_Task to carry out_
Find each line of the entries with the string "netlist", please, and copy it.

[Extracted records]
---

$ cat src/rtl/leaf_user_fifo_bank.sv
// leaf_user_fifo_bank
// Buffers user channels between the leaf interface and an HLS kernel.
// Each input channel (leaf -> kernel) and output channel (kernel -> leaf)
// gets an independent first-word-fall-through FIFO, a level output and a
// saturating word counter. The bank also drives the kernel's ap_start,
// either tied high after reset or gated on every input channel having
// received at least one word.

// One FIFO channel: register-array storage, FWFT head, level, word counter.
module leaf_user_fifo_chan #(
    parameter int PAYLOAD_BITS = 32,
    parameter int DEPTH_LOG2   = 4,
    parameter int CNT_BITS     = 16,
    // 0: count words pushed on the write side; 1: count words popped
    parameter bit COUNT_ON_POP = 1'b0
) (
    input  logic                    clk,
    input  logic                    ap_rst_n,
    input  logic                    flush,
    input  logic                    enable,
    input  logic [PAYLOAD_BITS-1:0] wr_data,
    input  logic                    wr_valid,
    output logic                    wr_ready,
    output logic [PAYLOAD_BITS-1:0] rd_data,
    output logic                    rd_valid,
    input  logic                    rd_ready,
    output logic [DEPTH_LOG2:0]     level,
    output logic [CNT_BITS-1:0]     word_cnt,
    output logic                    push
);

    localparam int DEPTH = 1 << DEPTH_LOG2;

    localparam logic [DEPTH_LOG2:0]   LVL_FULL = {1'b1, {DEPTH_LOG2{1'b0}}};
    localparam logic [DEPTH_LOG2:0]   LVL_ONE  = (DEPTH_LOG2 + 1)'(1);
    localparam logic [DEPTH_LOG2-1:0] PTR_ONE  = DEPTH_LOG2'(1);
    localparam logic [CNT_BITS-1:0]   CNT_ONE  = CNT_BITS'(1);
    localparam logic [CNT_BITS-1:0]   CNT_MAX  = {CNT_BITS{1'b1}};

    logic [PAYLOAD_BITS-1:0] mem_q [0:DEPTH-1];

    logic [DEPTH_LOG2-1:0] wr_ptr_q, wr_ptr_d;
    logic [DEPTH_LOG2-1:0] rd_ptr_q, rd_ptr_d;
    logic [DEPTH_LOG2:0]   level_q, level_d;
    logic [CNT_BITS-1:0]   cnt_q, cnt_d;
    logic                  pop;
    logic                  count_evt;

    // Handshakes depend on registered state only; flush blocks both sides.
    always_comb begin
        wr_ready  = enable && !flush && (level_q != LVL_FULL);
        rd_valid  = !flush && (level_q != '0);
        rd_data   = mem_q[rd_ptr_q];
        push      = wr_valid && wr_ready;
        pop       = rd_valid && rd_ready;
        count_evt = COUNT_ON_POP ? pop : push;
        level     = level_q;
        word_cnt  = cnt_q;
    end

    // Next-state for pointers, level and counter; flush clears everything.
    always_comb begin
        wr_ptr_d = wr_ptr_q;
        rd_ptr_d = rd_ptr_q;
        level_d  = level_q;
        cnt_d    = cnt_q;
        if (flush) begin
            wr_ptr_d = '0;
            rd_ptr_d = '0;
            level_d  = '0;
            cnt_d    = '0;
        end else begin
            if (push) begin
                wr_ptr_d = wr_ptr_q + PTR_ONE;
            end
            if (pop) begin
                rd_ptr_d = rd_ptr_q + PTR_ONE;
            end
            case ({push, pop})
                2'b10:   level_d = level_q + LVL_ONE;
                2'b01:   level_d = level_q - LVL_ONE;
                default: level_d = level_q;
            endcase
            if (count_evt && (cnt_q != CNT_MAX)) begin
                cnt_d = cnt_q + CNT_ONE;
            end
        end
    end

    // Control state registers.
    always_ff @(posedge clk or negedge ap_rst_n) begin
        if (!ap_rst_n) begin
            wr_ptr_q <= '0;
            rd_ptr_q <= '0;
            level_q  <= '0;
            cnt_q    <= '0;
        end else begin
            wr_ptr_q <= wr_ptr_d;
            rd_ptr_q <= rd_ptr_d;
            level_q  <= level_d;
            cnt_q    <= cnt_d;
        end
    end

    // Storage write; contents are never reset, pointers decide what is live.
    always_ff @(posedge clk) begin
        if (push) begin
            mem_q[wr_ptr_q] <= wr_data;
        end
    end

endmodule

// Bank top: replicates the channel FIFO and generates kernel_start.
module leaf_user_fifo_bank #(
    parameter int PAYLOAD_BITS  = 32,
    parameter int NUM_IN_PORTS  = 2,
    parameter int NUM_OUT_PORTS = 1,
    parameter int DEPTH_LOG2    = 4,
    parameter int CNT_BITS      = 16,
    parameter int START_MODE    = 0
) (
    input  logic                                    clk,
    input  logic                                    ap_rst_n,
    input  logic                                    flush,
    input  logic [NUM_IN_PORTS*PAYLOAD_BITS-1:0]    ifc_in_data,
    input  logic [NUM_IN_PORTS-1:0]                 ifc_in_valid,
    output logic [NUM_IN_PORTS-1:0]                 ifc_in_ready,
    output logic [NUM_IN_PORTS*PAYLOAD_BITS-1:0]    krn_in_data,
    output logic [NUM_IN_PORTS-1:0]                 krn_in_valid,
    input  logic [NUM_IN_PORTS-1:0]                 krn_in_ready,
    input  logic [NUM_OUT_PORTS*PAYLOAD_BITS-1:0]   krn_out_data,
    input  logic [NUM_OUT_PORTS-1:0]                krn_out_valid,
    output logic [NUM_OUT_PORTS-1:0]                krn_out_ready,
    output logic [NUM_OUT_PORTS*PAYLOAD_BITS-1:0]   ifc_out_data,
    output logic [NUM_OUT_PORTS-1:0]                ifc_out_valid,
    input  logic [NUM_OUT_PORTS-1:0]                ifc_out_ready,
    output logic [NUM_IN_PORTS*(DEPTH_LOG2+1)-1:0]  in_level,
    output logic [NUM_OUT_PORTS*(DEPTH_LOG2+1)-1:0] out_level,
    output logic [NUM_IN_PORTS*CNT_BITS-1:0]        in_word_cnt,
    output logic [NUM_OUT_PORTS*CNT_BITS-1:0]       out_word_cnt,
    output logic                                    kernel_start
);

    localparam int LW = DEPTH_LOG2 + 1;

    // alive_q holds readies low through reset/flush and for no longer.
    logic                    alive_q, alive_d;
    logic [NUM_IN_PORTS-1:0] seen_q, seen_d;
    logic                    kernel_start_q, kernel_start_d;
    logic [NUM_IN_PORTS-1:0] in_push;
    logic [NUM_OUT_PORTS-1:0] out_push_unused;

    genvar gi;

    generate
        for (gi = 0; gi < NUM_IN_PORTS; gi++) begin : g_in
            leaf_user_fifo_chan #(
                .PAYLOAD_BITS (PAYLOAD_BITS),
                .DEPTH_LOG2   (DEPTH_LOG2),
                .CNT_BITS     (CNT_BITS),
                .COUNT_ON_POP (1'b0)
            ) u_chan (
                .clk      (clk),
                .ap_rst_n (ap_rst_n),
                .flush    (flush),
                .enable   (alive_q),
                .wr_data  (ifc_in_data[gi*PAYLOAD_BITS +: PAYLOAD_BITS]),
                .wr_valid (ifc_in_valid[gi]),
                .wr_ready (ifc_in_ready[gi]),
                .rd_data  (krn_in_data[gi*PAYLOAD_BITS +: PAYLOAD_BITS]),
                .rd_valid (krn_in_valid[gi]),
                .rd_ready (krn_in_ready[gi]),
                .level    (in_level[gi*LW +: LW]),
                .word_cnt (in_word_cnt[gi*CNT_BITS +: CNT_BITS]),
                .push     (in_push[gi])
            );
        end

        for (gi = 0; gi < NUM_OUT_PORTS; gi++) begin : g_out
            leaf_user_fifo_chan #(
                .PAYLOAD_BITS (PAYLOAD_BITS),
                .DEPTH_LOG2   (DEPTH_LOG2),
                .CNT_BITS     (CNT_BITS),
                .COUNT_ON_POP (1'b1)
            ) u_chan (
                .clk      (clk),
                .ap_rst_n (ap_rst_n),
                .flush    (flush),
                .enable   (alive_q),
                .wr_data  (krn_out_data[gi*PAYLOAD_BITS +: PAYLOAD_BITS]),
                .wr_valid (krn_out_valid[gi]),
                .wr_ready (krn_out_ready[gi]),
                .rd_data  (ifc_out_data[gi*PAYLOAD_BITS +: PAYLOAD_BITS]),
                .rd_valid (ifc_out_valid[gi]),
                .rd_ready (ifc_out_ready[gi]),
                .level    (out_level[gi*LW +: LW]),
                .word_cnt (out_word_cnt[gi*CNT_BITS +: CNT_BITS]),
                .push     (out_push_unused[gi])
            );
        end
    endgenerate

    // Start gating: seen flags include this cycle's push so the start flop
    // rises on the edge right after the last channel's first word.
    always_comb begin
        alive_d        = !flush;
        seen_d         = flush ? '0 : (seen_q | in_push);
        kernel_start_d = 1'b0;
        if (!flush) begin
            if (START_MODE == 0) begin
                kernel_start_d = 1'b1;
            end else begin
                kernel_start_d = kernel_start_q || (&seen_d);
            end
        end
        kernel_start = kernel_start_q;
    end

    // Bank-level state registers.
    always_ff @(posedge clk or negedge ap_rst_n) begin
        if (!ap_rst_n) begin
            alive_q        <= 1'b0;
            seen_q         <= '0;
            kernel_start_q <= 1'b0;
        end else begin
            alive_q        <= alive_d;
            seen_q         <= seen_d;
            kernel_start_q <= kernel_start_d;
        end
    end

endmodule

$ cat config.mk
export PLATFORM = sky130hd
export DESIGN_NAME = leaf_user_fifo_bank
export DESIGN_NICKNAME = d
export VERILOG_FILES = /design/src/rtl/leaf_user_fifo_bank.sv
export SDC_FILE = /design/constraint.sdc
export NUM_CORES = 1
export LEC_CHECK = 0
export CAP_MARGIN = 40
export CORE_MARGIN = 2
export CORE_UTILIZATION = 47
export CTS_BUF_LIST = sky130_fd_sc_hd__clkbuf_8 sky130_fd_sc_hd__clkbuf_16
export CTS_CLUSTER_DIAMETER = 100
export DETAILED_ROUTE_END_ITERATION = 10
export PLACE_DENSITY = 0.76
export SLEW_MARGIN = 20
export SYNTH_ARGS = -nofsm -noshare
export SYNTH_HDL_FRONTEND = slang
export SYNTH_SLANG_ARGS = --single-unit
$ cat constraint.sdc
create_clock -name clk -period 6.1 [get_ports clk]
set_clock_uncertainty 0.05 [all_clocks]
set_input_delay 1.525 -clock clk [delete_from_list [all_inputs] [get_ports clk]]
set_output_delay 1.525 -clock clk [all_outputs]
set_load 0.02 [all_outputs]
==> results by group, run 1 <==
Power
  • Clock power share: 0.359
  • Leak: between 20 and 25 nW
  • Reg power frac: 0.473
  • Power Density: 359 nW/µm²
  • Sw Ratio: 0.247
  • Switch Pwr: roughly 6.6 mW
  • VDD IR max: roughly 320 µV
  • Logic gate share of total power: 0.168
  • Int Power: 20.0 mW

Drt
  • DRT iter0 DRCs: about 3300
  • DR WL/cell: 28.7 µm
  • Detail Route Antenna Nets: 0
  • Vias: 30200
  • DRC errors left: 0
  • Final wirelength: roughly 150 mm
  • DR pass1 iterations: 5
  • Avg Vias per Cell: approximately 6.0

Synthesis
  • Post-synth cell types: 68
  • EDFF count, synth: between 1500 and 2000
  • Mapped Cells: 2743
  • Yosys warns: 0
  • Ys flop type: edfxtp_1
  • Seq/Total Area, Yosys: 0.767
  • Synthesized area: between 60000 and 70000 µm²
  • Ys async rst share: 0.0542
  • Seq cells post-synth: around 1600
  • Average cell area after synthesis: 23.0 µm²
  • Mapped Nets: 2878

Worst setup path
  • Worst Path Buf+Inv: 2
  • Slowest stage delay, CP: 0.89 ns
  • Worst EP required: 4.53 ns
  • Critical Path Most Common Cell: mux4_2
  • CP max-delay cell: dfrtp_4
  • Worst Path Arrival: a little under 4 ns
  • CP delay by family, top: multiplexers
  • Crit path cell chain: buf_4, mux4_2, mux4_2, clkdlybuf4s50_1
  • Critical path type: register to primary output
  • Crit-path max FO: 33
  • Startpoint Class: register
  • Critical path endpoint category: primary output

Die
  • Die X: between 300 and 400 µm
  • Die height: ~370 µm
  • Io pins: between 200 and 300
  • Die area: roughly 140000 µm²
  • Row Count: around 130
  • Initial Utilization: 0.473
  • Core Area: about 130000 µm²

Cells and area
  • Nets@finish: roughly 3300
  • Area growth from synthesis to layout: 17.5%
  • Share of post-route cells with drive strength above 1: 0.278
  • Design area: around 74000 µm²
  • Non-filler cells, final: between 5000 and 6000
  • Final core utilization: 0.556

Timing
  • Worst slew pin tran: between 0.8 and 0.9 ns
  • Max-slew violation total from the final report: 0
  • Final Hold Vio Count: 0
  • Period utilisation layout: 0.896
  • Hold slack: approximately 0.53 ns
  • Max Clock Freq: 183 MHz
  • Tmin final: ~5.5 ns
  • Setup violators final: 0
  • Worst slew margin: 0.430
  • Setup TNS: 0 ns
  • Unrepaired setup endpoints after global routing: no

Clock tree
  • Clock sink total: about 1600
  • # hold bufs at CTS: 0
  • Post-CTS Setup Inserts: 0
  • Clock Pin Slew Worst Setup and Hold Paths: 0.06 ns
  • TritonCTS clock tree: yes
  • TritonCTS Buffers: between 150 and 200
  • CTS H-tree depth: 4
  • Maximum clock insertion buffer count: 3
  • Clk_lat worst skew: around 0.8 ns
  • Post-CTS Resized: 0
  • Clock Tree Root: clkbuf_16

GRT
  • Total GRT Usage: 0.214
  • Vias in the first global route: approximately 31000
  • Largest net degree at the start of global routing: 79
  • GRT overflow: 0
  • Antenna violations before repair: 19
  • Global-route wire length before repair: between 200 and 250 mm

Place
  • Post-DP HPWL: between 80 and 90 mm
  • Placed cell areas: between 60000 and 70000 µm²
  • Placed cell count: 4753
  • GP Congestion: ~0.8
  • Port buffer count: between 200 and 300

Status
  • Status: completed

Run
  • Max Cap Viol: 0

Worst hold path
  • Hold Crit Class: register to register
-- final timing paths --
check,start,to,slack [ns],cells past startpoint
worst max-delay path,g_out[0].u_chan.rd_ptr_q[0],ifc_out_data[30],0.63,4
worst min-delay path,g_in[1].u_chan.word_cnt[13],g_in[1].u_chan.word_cnt[13],0.53,2
worst max register to register,alive_q,g_in[1].u_chan.mem_q[14][23],2.58,4
worst min register to register,g_in[1].u_chan.word_cnt[13],g_in[1].u_chan.word_cnt[13],0.53,2
max in group asynchronous,ap_rst_n,g_in[1].u_chan.rd_ptr_q[1],4.31,3
min in group asynchronous,ap_rst_n,g_in[0].u_chan.level[1],0.61,1
-- layer usage --
metal  global-route usage  wire (µm)  vias to the layer above
li1                     -          -                    12400
met1                0.280      54900                    16000
met2                0.344      71600                     1510
met3               0.0636      14300                      263
met4               0.0745       4270                       26
met5                    0        174                        -
-- cell type report --
class / instances / area, µm²
fill: 9475 / 59200
sequential: 1624 / 48400
multi-input combinational: 952 / 14100
timing repair buffer: 384 / 4160
clock buffer: 166 / 4120
tap: 1768 / 2210
clock inverter: 130 / 1020
inverter: 27 / 101
antenna: 7 / 17.5
-- placed cells by master (no fill, tap or decap), types with 13 or more instances in the layout --
cell type,n
edfxtp_1,1536
mux4_2,480
clkdlybuf4s50_1,268
clkbuf_16,163
dfrtp_1,76
buf_4,74
nor2_1,72
inv_1,64
nand2_1,47
nand3_1,34
xor2_1,34
and2_2,31
clkinv_2,30
clkinv_1,29
buf_12,28
ha_1,27
a21oi_1,24
xnor2_1,22
nand4_1,17
buf_16,13
-- power groups by stage --
stage               Combinational, mW  Sequential [mW]  Clock (mW)
CTS                              4.52             12.6        9.68
detailed placement               4.48             12.8           0
finish                           4.45             12.6        9.55
floorplan                        3.09             12.7           0
global placement                 4.40             12.8           0
global route                     4.73             12.6        10.1
-- cell usage after synthesis, types with 5 or more instances --
| library cell | n | area, µm² |
|---|---|---|
| a211oi_1 | 12 | 90.1 |
| a21oi_1 | 24 | 120 |
| and2_1 | 33 | 206 |
| and3_1 | 11 | 68.8 |
| and4_1 | 14 | 123 |
| buf_1 | 16 | 60.1 |
| buf_2 | 46 | 230 |
| buf_4 | 5 | 37.5 |
| clkbuf_1 | 68 | 255 |
| dfrtp_1 | 88 | 2200 |
| edfxtp_1 | 1536 | 46100 |
| ha_1 | 27 | 338 |
| inv_1 | 26 | 97.6 |
| mux2_2 | 7 | 78.8 |
| mux4_2 | 480 | 10800 |
| nand2_1 | 47 | 176 |
| nand3_1 | 34 | 170 |
| nand4_1 | 17 | 106 |
| nor2_1 | 72 | 270 |
| nor2b_1 | 7 | 43.8 |
| nor3_1 | 12 | 60.1 |
| nor4_1 | 5 | 31.3 |
| o21ai_0 | 11 | 55.1 |
| xnor2_1 | 22 | 193 |
| xor2_1 | 34 | 298 |
-- worst reg2reg max path, delay by kind of cell (launching register included) --
kind                   cells  cell delay, ns
AOI/OAI and AO/OA          1            0.80
and+or+nand+nor            2            1.38
buffers and inverters      1            0.43
DFF                        1            0.51
-- kinds of logic (layout without fill, tap and decap cells) --
kind of cell	Yosys count	after routing	synth area share
other	0	7	0
DFF	1624	1624	0.767
and+or+nand+nor	285	285	0.0246
buffers and inverters	167	707	0.0115
adders and majority gates	30	30	0.00631
AOI/OAI and AO/OA	90	90	0.00992
muxes	491	491	0.173
xor gates and xnor gates	56	56	0.00778
-- metrics by stage --
stage | setup slack [ns] | total power, mW
after floorplan | 1.92 | 15.7
after global placement | 1.04 | 17.2
after detailed placement | 1.01 | 17.3
after CTS | 0.544 | 26.8
after global routing | 0.452 | 27.4
final | 0.634 | 26.6
-- state kept, by name, indices dropped and copies added (netlist names) --
name	count
g_in.u_chan.mem_q	1024
g_out.u_chan.mem_q	512
g_in.u_chan.word_cnt	32
g_out.u_chan.word_cnt	16
g_in.u_chan.level	10
g_in.u_chan.rd_ptr_q	8
g_in.u_chan.wr_ptr_q	8
g_out.u_chan.level	5
g_out.u_chan.rd_ptr_q	4
g_out.u_chan.wr_ptr_q	4
alive_q	1
(Power assumes the default switching activity.)
==> inputs of run 2 (changes only) <==
- SYNTH_HIERARCHICAL: not set -> 1
==> results by group, run 2 <==
Synthesis
  • Seq/Total Area, Yosys: 0.758
  • Ys flop type: edfxtp_1
  • Top post-synthesis cells by area: edfxtp_1 (72%), mux4_2 (13%), dfrtp_1 (3.5%)
  • Yosys warns: 6
  • Largest area contributor in the netlist: edfxtp_1
  • Seq cells post-synth: 1624
  • Yosys top cell area share: 0.723
  • Commonest cells in the synthesized netlist: edfxtp_1 (1536), mux4_2 (378), mux2i_1 (111)
  • Post-synth cell types: 70
  • Most frequent cell after synthesis: edfxtp_1
  • EDFF count, synth: around 1500
  • Synthesized area: roughly 64000 µm²
  • Mapped Nets: ~3200
  • Mapped Cells: roughly 3000
  • Ys async rst share: 0.0542
  • Average cell area after synthesis: ~21 µm²

Place
  • Setup WS pre-CTS: between 1 and 1.5 ns
  • Post-DP HPWL: 84.5 mm
  • GP Congestion: 0.777
  • Port buffer count: 270

Cells and area
  • Register area: between 40000 and 50000 µm²
  • # fillers: about 9900
  • Nets@finish: 3530
  • Biggest register: g_in.u_chan/mem_q
  • Commonest non-fill, non-tap cell in the layout: edfxtp_1
  • Commonest cells after routing, fill and taps aside: edfxtp_1 (1536), mux4_2 (378), clkdlybuf4s50_1 (268)
  • Share of post-route cells with drive strength above 1: 0.230
  • Max reg flops: approximately 1000
  • Area growth from synthesis to layout: 17.0%
  • Multi-input logic area: ~15000 µm²

Worst setup path
  • Worst Path Arrival: slightly below 4 ns
  • Critical path endpoint category: primary output
  • Critical path type: register to primary output
  • Worst EP required: ~4.5 ns
  • Startpoint Class: register
  • Crit-path max FO: roughly 50

Die
  • Io pins: around 270
  • Die area: 139000 µm²
  • Die height: about 370 µm
  • Initial Utilization: 0.472
  • Core Area: between 100000 and 150000 µm²
  • Row Count: ~140
  • Die X: between 300 and 400 µm

Clock tree
  • Post-CTS Setup Inserts: 0
  • Maximum clock insertion buffer count: 3
  • CTS H-tree depth: 4
  • TritonCTS Buffers: ~160
  • Clock Pin Slew Worst Setup and Hold Paths: around 0.06 ns
  • Post-CTS Resized: 0
  • Clock Tree Root: clkbuf_16
  • Clk_lat worst skew: 0.82 ns
  • # hold bufs at CTS: 0
  • Clock sink total: around 1600
  • TritonCTS clock tree: yes

Power
  • Leak: between 20 and 25 nW
  • VDD IR max: 265 µV
  • Pwr Total: 27.0 mW
  • Power Density: around 360 nW/µm²

Drt
  • Detail Route Antenna Nets: 0
  • DRT iter0 DRCs: just under 4000
  • DR WL/cell: 27.3 µm
  • Final wirelength: about 150 mm
  • Avg Vias per Cell: 5.97
  • DRC errors left: 0
  • Vias: roughly 32000
  • DR pass1 iterations: 9

Status
  • Status: completed

Timing
  • Setup TNS: 0 ns
  • Worst slew margin: 0.414
  • Max-slew violation total from the final report: 0
  • Worst slew pin tran: roughly 0.88 ns
  • Max Clock Freq: ~180 MHz
  • Final worst slack: ~0.59 ns
  • Setup violators final: 0
  • Unrepaired setup endpoints after global routing: no
  • Final Hold Vio Count: 0
  • Tmin final: roughly 5.5 ns
  • Period utilisation layout: 0.904

GRT
  • Total GRT Usage: 0.210
  • Largest net degree at the start of global routing: 53
  • Global-route wire length before repair: around 210 mm
  • Antenna violations before repair: 13
  • GRT overflow: 0
  • Vias in the first global route: between 30000 and 40000

Worst hold path
  • Hold Crit Class: register to register

Run
  • Max Cap Viol: 0
run 2: routing by layer:
metal	vias up	part of all wire	GRT usage	wire, µm
li1	13400	-	-	-
met1	16700	0.40	0.283	57800
met2	1382	0.50	0.341	72200
met3	230	0.083	0.0497	12000
met4	14	0.022	0.0641	3220
met5	-	0.00054	0	79
run 2: power breakdown:
group / switching, mW / total [mW] / leakage, nW / internal [mW]
registers: 0.310 / 12.6 / 15.0 / 12.3
clock network: 4.28 / 9.63 / 2.68 / 5.35
logic: 2.25 / 4.72 / 5.84 / 2.47
run 2: per-stage QoR:
step	std cells	utilization	cell area (µm²)	hold WS [ns]
after floorplan	3016	-	63800	0.457
after global placement	4986	0.509	68800	0.500
after detailed placement	5011	0.513	69300	0.520
after CTS	5307	0.552	74500	0.531
after global routing	5312	0.552	74600	0.559
final	5317	0.552	74600	0.531
run 2: cell families (layout without fill, tap and decap cells):
group | Yosys count | count (layout) | share of synthesized area
AOI/OAI and AO/OA | 298 | 298 | 0.0301
xor gates and xnor gates | 25 | 25 | 0.00343
adders and majority gates | 30 | 30 | 0.00624
buffers and inverters | 202 | 713 | 0.0155
DFF | 1624 | 1624 | 0.758
muxes | 536 | 536 | 0.161
other | 0 | 9 | 0
and+or+nand+nor | 301 | 301 | 0.0263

---

_Answer box_
-- state kept, by name, indices dropped and copies added (netlist names) --
  • Largest area contributor in the netlist: edfxtp_1
  • Commonest cells in the synthesized netlist: edfxtp_1 (1536), mux4_2 (378), mux2i_1 (111)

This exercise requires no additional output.